Professors Dong and Fang gave presentations that reinforced how integral the concept that is now widely known as IMTA has been – and is currently – in Chinese aquaculture. Indeed, they noted that around 80 percent of freshwater aquaculture in China is currently produced in polyculture systems, while the figure is around 50 percent for marine aquaculture.
Background
This has not always been the case, farming of common carp was first recorded in China 8,000 years ago, noted Prof Dong, while the practice of cultivating carp in rice paddies has taken place from at least 900 AD. However, it was soon after the foundation of the People’s Republic of China in 1949 that the growth of Chinese marine aquaculture really began to take off. The initial focus was on monoculture, but in 1975 the co-culture of kelp and molluscs was successfully trialled and by the 1980s polyculture began in earnest. By the turn of the new millennium IMTA began to gain popularity.
Integrated aquaculture systems
Prof Dong explained the wide range of integrated aquaculture systems currently being deployed in China and their advantages – notably the ability of such systems to reclaim waste; the maintenance of water quality; the efficient use of resources; and their ability to reduce disease outbreaks.
Examples of IMTA currently being widely used in China include the production of shrimp, clams and the red alga Gracilaria in pond systems. “In this system one species is another’s food or nutrition,” he explained. Another involves shrimp, razor clams and tilapia and Prof Dong showed that this could double overall production and reduce nitrogen levels in the water by 86 percent.
© Chen WS, Shutterstock.com
Another intriguing example he highlighted was the co-culture of puffer fish and shrimp – in which the puffer fish prey on weak shrimp, thus preventing outbreaks of diseases including whitespot (WSSV).
Prof Dong then noted that integrated aquaculture has several forms – one relating to the integration of different species, another to the integration of different systems.
Integration of species
An example of spatial integration includes growing kelp on ropes in the top layer of the water column, scallops in lanterns in the middle layer and sea cucumbers on the benthic layer. Meanwhile rotary systems include stocking shrimp and crab in the same ponds, harvesting the shrimp first, then the crabs – resulting in an overall increase of harvest. Temporal integration includes growing shrimp in the warmer months, then stocking Mandarin fish in the same ponds after the shrimp have been harvested.

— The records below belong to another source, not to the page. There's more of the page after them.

**config.mk**
```make
export PLATFORM = sky130hd
export DESIGN_NAME = period_tagged_double_inbox
export DESIGN_NICKNAME = d
export VERILOG_FILES = /design/src/sv/ptdi_pkg.sv /design/src/sv/ptdi_front.sv /design/src/sv/ptdi_queue.sv /design/src/sv/ptdi_back.sv /design/src/sv/period_tagged_double_inbox.sv
export SDC_FILE = /design/constraint.sdc
export NUM_CORES = 2
export LEC_CHECK = 0
export BUFFER_PORTS_ARGS = -buffer_cell sky130_fd_sc_hd__buf_2
export CORE_UTILIZATION = 35
export CTS_CLUSTER_SIZE = 12
export DETAILED_ROUTE_END_ITERATION = 10
export GPL_TIMING_DRIVEN = 1
export PLACE_DENSITY = 0.59
export SETUP_SLACK_MARGIN = 0.2
export SLEW_MARGIN = 20
export SYNTH_ARGS = -nofsm -noshare
export SYNTH_HDL_FRONTEND = slang
export SYNTH_SLANG_ARGS = --single-unit
```
**constraint.sdc**
```tcl
create_clock -name clk -period 15.4 [get_ports clk]
set_input_delay 3.08 -clock clk [delete_from_list [all_inputs] [get_ports clk]]
set_output_delay 3.08 -clock clk [all_outputs]
set_load 0.01 [all_outputs]
```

Integration of production systems
The integration of different systems includes partitioned set-ups, in which fish, oysters, shrimp and seaweeds are all produced in separate, but connected ponds. Others are fish-rice culture, aquaponics, fish-fowl, fish-chickens, fish-pigs, fish-amphibians; and aquasilviculture in mangroves.

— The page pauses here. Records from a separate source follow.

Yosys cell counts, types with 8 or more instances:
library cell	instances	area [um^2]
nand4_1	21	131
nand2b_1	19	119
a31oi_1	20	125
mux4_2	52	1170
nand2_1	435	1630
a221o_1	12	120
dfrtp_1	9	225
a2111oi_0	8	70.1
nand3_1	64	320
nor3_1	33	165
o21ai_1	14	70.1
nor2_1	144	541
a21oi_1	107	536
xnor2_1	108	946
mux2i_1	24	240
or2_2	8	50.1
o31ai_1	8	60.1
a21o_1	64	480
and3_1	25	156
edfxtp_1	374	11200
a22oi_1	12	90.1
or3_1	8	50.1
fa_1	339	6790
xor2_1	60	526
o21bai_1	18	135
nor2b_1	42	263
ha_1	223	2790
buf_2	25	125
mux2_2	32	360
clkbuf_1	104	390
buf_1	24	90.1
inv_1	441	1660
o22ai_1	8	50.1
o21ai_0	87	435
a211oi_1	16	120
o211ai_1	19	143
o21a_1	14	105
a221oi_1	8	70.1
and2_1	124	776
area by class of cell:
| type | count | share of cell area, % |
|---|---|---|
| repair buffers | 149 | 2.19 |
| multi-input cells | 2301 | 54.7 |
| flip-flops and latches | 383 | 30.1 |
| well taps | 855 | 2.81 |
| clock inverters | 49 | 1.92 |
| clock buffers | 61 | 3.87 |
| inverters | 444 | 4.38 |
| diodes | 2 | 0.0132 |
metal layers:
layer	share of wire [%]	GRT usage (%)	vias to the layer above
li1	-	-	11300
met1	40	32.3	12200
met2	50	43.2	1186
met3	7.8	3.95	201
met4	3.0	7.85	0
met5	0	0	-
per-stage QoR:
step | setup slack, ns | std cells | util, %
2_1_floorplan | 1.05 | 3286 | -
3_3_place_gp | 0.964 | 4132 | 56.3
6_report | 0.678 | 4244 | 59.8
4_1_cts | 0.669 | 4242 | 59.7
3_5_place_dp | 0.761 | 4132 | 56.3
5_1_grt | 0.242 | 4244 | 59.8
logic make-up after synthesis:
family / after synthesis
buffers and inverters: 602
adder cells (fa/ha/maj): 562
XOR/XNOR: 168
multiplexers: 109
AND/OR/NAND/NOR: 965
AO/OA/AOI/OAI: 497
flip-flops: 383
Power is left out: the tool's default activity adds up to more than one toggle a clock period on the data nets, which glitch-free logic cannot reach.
==> src/design/sfb_pkg.sv <==
// ----------------------------------------------------------------------------
// sfb_pkg: shared types and constants of the stuffed parameter frame builder
// Item layouts, command and status codes, register indexes, kind tables.
// ----------------------------------------------------------------------------
package sfb_pkg;

	localparam int EMIT_MAX        = 13;	// longest byte list one command emits
	localparam int EMIT_CW         = 4;	// width of a count over that list
	localparam int KIND_COUNT      = 10;
	localparam int TRAILER_RESERVE = 6;	// two doubled length bytes plus trailer
	localparam int HEAD_BYTES      = 4;

	typedef enum logic [1:0] {
		CMD_BEGIN = 2'd0,
		CMD_ADD   = 2'd1,
		CMD_END   = 2'd2,
		CMD_READ  = 2'd3
	} cmd_code_t;

	typedef enum logic [1:0] {
		STAT_OK      = 2'd0,
		STAT_DROPPED = 2'd1,
		STAT_EMPTY   = 2'd2
	} stat_code_t;

	typedef enum logic [1:0] {
		REG_CONTROL_CHAR = 2'd0,
		REG_FRAME_START  = 2'd1,
		REG_FRAME_END    = 2'd2,
		REG_PARAM_START  = 2'd3
	} reg_index_t;

	typedef struct packed {
		logic [1:0]  command;
		logic [3:0]  param_kind;
		logic [15:0] param_index;
		logic [63:0] param_value;
	} cmd_item_t;

	typedef struct packed {
		logic [7:0]  read_byte;
		logic [15:0] frame_length;
		logic [1:0]  status;
		logic        last_byte;
	} rsp_item_t;

	// byte list handed to the emitter
	typedef struct packed {
		logic [EMIT_MAX-1:0][7:0] bytes;
		logic [EMIT_MAX-1:0]      stuff;
		logic [EMIT_CW-1:0]       count;
	} emit_load_t;

	// one store write per cycle from the emitter
	typedef struct packed {
		logic       valid;
		logic [7:0] data;
		logic       last;
	} emit_out_t;

	function automatic logic [7:0] kind_code(input logic [3:0] kind);
		logic [7:0] code;
		case (kind)
			4'd0:    code = 8'h11;
			4'd1:    code = 8'h12;
			4'd2:    code = 8'h21;
			4'd3:    code = 8'h22;
			4'd4:    code = 8'h41;
			4'd5:    code = 8'h42;
			4'd6:    code = 8'h43;
			4'd7:    code = 8'h81;
			4'd8:    code = 8'h82;
			4'd9:    code = 8'h83;
			default: code = 8'h00;
		endcase
		return code;
	endfunction

	function automatic logic [3:0] kind_nbytes(input logic [3:0] kind);
		logic [3:0] nb;
		case (kind)
			4'd0, 4'd1:       nb = 4'd1;
			4'd2, 4'd3:       nb = 4'd2;
			4'd4, 4'd5, 4'd6: nb = 4'd4;
			4'd7, 4'd8, 4'd9: nb = 4'd8;
			default:          nb = 4'd0;
		endcase
		return nb;
	endfunction

endpackage
### src/rtl/opsa_pkg.sv
// ----------------------------------------------------------------------------
// opsa_pkg
// Shared types and codes for the object pool stack allocator.
// ----------------------------------------------------------------------------
package opsa_pkg;

    // Configuration register indexes.
    localparam logic [1:0] REG_POOL_SIZE     = 2'd0;
    localparam logic [1:0] REG_CLEAN_ENABLE  = 2'd1;
    localparam logic [1:0] REG_DELETE_ENABLE = 2'd2;

    // Width of the fixed handle fields on the ports.
    localparam int PORT_HANDLE_W = 16;

    // Result status codes.
    typedef enum logic [2:0] {
        STAT_GIVEN     = 3'd0,
        STAT_EXHAUSTED = 3'd1,
        STAT_RETURNED  = 3'd2,
        STAT_NOT_FOUND = 3'd3,
        STAT_NULL      = 3'd4
    } status_t;

    // Classified request kinds passed from the front to the back.
    typedef enum logic [1:0] {
        CMD_GET,
        CMD_NULL,
        CMD_RET
    } cmd_kind_t;

    // Configuration register contents.
    typedef struct packed {
        logic [4:0] pool_size;
        logic       clean_enable;
        logic       delete_enable;
    } cfg_t;

    // One result beat.
    typedef struct packed {
        logic [PORT_HANDLE_W-1:0] out_handle;
        logic                     created_new;
        logic                     clean_issued;
        logic                     delete_issued;
        status_t                  status;
    } res_t;

endpackage

### src/rtl/opsa_front.sv
// ----------------------------------------------------------------------------
// opsa_front
// Accepts request beats, classifies them and holds them in a short queue.
// ----------------------------------------------------------------------------
module opsa_front import opsa_pkg::*; #(
    parameter int HANDLE_BITS = 16
) (
    input  logic                     clk,
    input  logic                     rst_n,
    input  logic                     in_valid,
    output logic                     in_ready,
    input  logic                     func,
    input  logic [PORT_HANDLE_W-1:0] handle,
    output logic                     cmd_valid,
    input  logic                     cmd_ready,
    output cmd_kind_t                cmd_kind,
    output logic [HANDLE_BITS-1:0]   cmd_handle
);

    localparam int DEPTH = 2;

    cmd_kind_t              kind_q [DEPTH];
    logic [HANDLE_BITS-1:0] hndl_q [DEPTH];
    logic                   wr_ptr_reg;
    logic                   rd_ptr_reg;
    logic [1:0]             count_reg;
    logic [63:0]            handle_wide;
    logic [HANDLE_BITS-1:0] handle_masked;
    cmd_kind_t              kind_in;
    logic                   push;
    logic                   pop;

    // Mask the handle to the built handle width and classify the request.
    assign handle_wide   = 64'(handle);
    assign handle_masked = handle_wide[HANDLE_BITS-1:0];

    always_comb
    begin
        if (!func)
        begin
            kind_in = CMD_GET;
        end
        else if (handle_masked == '0)
        begin
            kind_in = CMD_NULL;
        end
        else
        begin
            kind_in = CMD_RET;
        end
    end

    assign in_ready   = (count_reg != 2'(DEPTH));
    assign cmd_valid  = (count_reg != 2'd0);
    assign cmd_kind   = kind_q[rd_ptr_reg];
    assign cmd_handle = hndl_q[rd_ptr_reg];
    assign push       = in_valid && in_ready;
    assign pop        = cmd_valid && cmd_ready;

    // Queue storage.
    always_ff @(posedge clk)
    begin
        if (push)
        begin
            kind_q[wr_ptr_reg] <= kind_in;
            hndl_q[wr_ptr_reg] <= handle_masked;
        end
    end

    // Queue pointers and fill count.
    always_ff @(posedge clk or negedge rst_n)
    begin
        if (!rst_n)
        begin
            wr_ptr_reg <= 1'b0;
            rd_ptr_reg <= 1'b0;
            count_reg  <= 2'd0;
        end
        else
        begin
            if (push)
            begin
                wr_ptr_reg <= ~wr_ptr_reg;
            end
            if (pop)
            begin
                rd_ptr_reg <= ~rd_ptr_reg;
            end
            if (push && !pop)
            begin
                count_reg <= count_reg + 2'd1;
            end
            else if (pop && !push)
            begin
                count_reg <= count_reg - 2'd1;
            end
        end
    end

endmodule
**src/rtl/nea_pkg.sv**
```systemverilog
// ----------------------------------------------------------------------------
// nea_pkg
// types, constants and helpers of the icp normal equation accumulator
// ----------------------------------------------------------------------------
`timescale 1ns / 1ps

package nea_pkg;

  localparam int unsigned NumHess    = 21;
  localparam int unsigned NumEntries = 27;
  localparam logic [16:0] OneQ16     = 17'h10000;
  localparam logic [4:0]  LastEntryIdx = 5'(NumEntries - 1);

  typedef enum logic {
    REG_LAMBDA    = 1'b0,
    REG_THRESHOLD = 1'b1
  } reg_idx_e;

  typedef enum logic [2:0] {
    ST_IDLE,
    ST_NORM,
    ST_HUBER,
    ST_SQRT,
    ST_DIV,
    ST_WEIGHT,
    ST_ENTRY,
    ST_EMIT
  } back_state_e;

  typedef struct packed {
    logic signed [31:0] src_x;
    logic signed [31:0] src_y;
    logic signed [31:0] src_z;
    logic signed [31:0] tgt_x;
    logic signed [31:0] tgt_y;
    logic signed [31:0] tgt_z;
    logic               pair_kind;
    logic               last_pair;
  } in_pair_t;

  typedef struct packed {
    logic [4:0]         entry_index;
    logic signed [63:0] entry_value;
    logic               last_entry;
  } out_entry_t;

  // classified item between front and back
  typedef struct packed {
    logic signed [31:0] px;
    logic signed [31:0] py;
    logic signed [31:0] pz;
    logic signed [32:0] rx;
    logic signed [32:0] ry;
    logic signed [32:0] rz;
    logic [16:0]        kind_w;
    logic               last;
  } pair_work_t;

  function automatic logic signed [32:0] r_sel(logic [1:0] row, pair_work_t w);
    logic signed [32:0] v;
    unique case (row)
      2'd0:    v = w.rx;
      2'd1:    v = w.ry;
      2'd2:    v = w.rz;
      default: v = '0;
    endcase
    return v;
  endfunction

  // jacobian element [I | skew(src)^T]
  function automatic logic signed [32:0] jac_elem(logic [1:0] row, logic [2:0] col,
                                                  pair_work_t w, logic signed [32:0] one);
    logic signed [32:0] px;
    logic signed [32:0] py;
    logic signed [32:0] pz;
    logic signed [32:0] v;
    px = {w.px[31], w.px};
    py = {w.py[31], w.py};
    pz = {w.pz[31], w.pz};
    v  = '0;
    unique case (col)
      3'd0, 3'd1, 3'd2: v = (row == col[1:0]) ? one : '0;
      3'd3: v = (row == 2'd1) ? -pz : ((row == 2'd2) ? py : '0);
      3'd4: v = (row == 2'd0) ? pz : ((row == 2'd2) ? -px : '0);
      3'd5: v = (row == 2'd0) ? -py : ((row == 2'd1) ? px : '0);
      default: v = '0;
    endcase
    return v;
  endfunction

  function automatic logic signed [63:0] sat64(logic signed [85:0] v);
    logic signed [63:0] r;
    if ((&v[85:63]) || !(|v[85:63])) begin
      r = v[63:0];
    end else if (v[85]) begin
      r = {1'b1, 63'b0};
    end else begin
      r = {1'b0, {63{1'b1}}};
    end
    return r;
  endfunction

endpackage

```
**src/rtl/nea_front.sv**
```systemverilog
// ----------------------------------------------------------------------------
// nea_front
// accepts point pairs, forms residual and kind weight, two-entry queue
// ----------------------------------------------------------------------------
`timescale 1ns / 1ps

module nea_front (
  input  logic                 clk_i,
  input  logic                 rst_ni,
  input  logic                 push_i,
  input  nea_pkg::in_pair_t    pair_i,
  output logic                 full_o,
  input  logic [16:0]          lambda_i,
  output logic                 head_valid_o,
  output nea_pkg::pair_work_t  head_o,
  input  logic                 head_pop_i
);

  nea_pkg::pair_work_t work;
  nea_pkg::pair_work_t mem_q [2];
  logic                wr_ptr_q, wr_ptr_d;
  logic                rd_ptr_q, rd_ptr_d;
  logic [1:0]          cnt_q, cnt_d;
  logic [16:0]         lam;
  logic                wr_en;
  logic                rd_en;

  always_comb begin
    lam         = (lambda_i > nea_pkg::OneQ16) ? nea_pkg::OneQ16 : lambda_i;
    work.px     = pair_i.src_x;
    work.py     = pair_i.src_y;
    work.pz     = pair_i.src_z;
    work.rx     = {pair_i.tgt_x[31], pair_i.tgt_x} - {pair_i.src_x[31], pair_i.src_x};
    work.ry     = {pair_i.tgt_y[31], pair_i.tgt_y} - {pair_i.src_y[31], pair_i.src_y};
    work.rz     = {pair_i.tgt_z[31], pair_i.tgt_z} - {pair_i.src_z[31], pair_i.src_z};
    work.kind_w = pair_i.pair_kind ? lam : nea_pkg::OneQ16 - lam;
    work.last   = pair_i.last_pair;
  end

  assign full_o       = (cnt_q == 2'd2);
  assign head_valid_o = (cnt_q != 2'd0);
  assign head_o       = mem_q[rd_ptr_q];
  assign wr_en        = push_i && !full_o;
  assign rd_en        = head_pop_i && head_valid_o;

  always_comb begin
    wr_ptr_d = wr_en ? !wr_ptr_q : wr_ptr_q;
    rd_ptr_d = rd_en ? !rd_ptr_q : rd_ptr_q;
    cnt_d    = cnt_q + 2'(wr_en) - 2'(rd_en);
  end

  always_ff @(posedge clk_i or negedge rst_ni) begin
    if (!rst_ni) begin
      wr_ptr_q <= 1'b0;
      rd_ptr_q <= 1'b0;
      cnt_q    <= 2'd0;
    end else begin
      wr_ptr_q <= wr_ptr_d;
      rd_ptr_q <= rd_ptr_d;
      cnt_q    <= cnt_d;
    end
  end

  always_ff @(posedge clk_i) begin
    if (wr_en) begin
      mem_q[wr_ptr_q] <= work;
    end
  end

endmodule

```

“China has the largest population in the world. We need more seafood. Moreover, mankind is facing the treble, crucial challenges of population growth, environmental pollution and global climate change. So we urgently need a process that can increase production, reduce waste and receive energy continuously. Now we need reasonable, acceptable and workable solutions,” emphasised Prof Dong.
One option, according to Prof Dong, is the ecological intensification of aquaculture systems (ELIAS) – a means to “improve the overall efficiency and productivity of aquaculture systems through the rational integration of anthropogenic inputs and ecosystem services”.
Solar recirculating aquaculture systems
One such example is the emerging concept of the solar recirculating aquaculture system (SRAS).
“Most RAS are highly artificial systems and do not take advantage of potential ecosystem services, such as photosynthesis. This means that these systems are constrained by higher carbon footprints and high costs. To overcome the barriers of higher operation costs and waste removal RAS should be integrated with ecosystem services – like nutrient recovery through photosynthesis of aquatic plants.
“Aquatic plants in RAS can absorb organic nitrogen, release dissolved oxygen and may serve as a commercial product,” he observed.
While SRAS systems are still, Prof Dong noted, at an early stage, he believes that these have considerable long-term potential.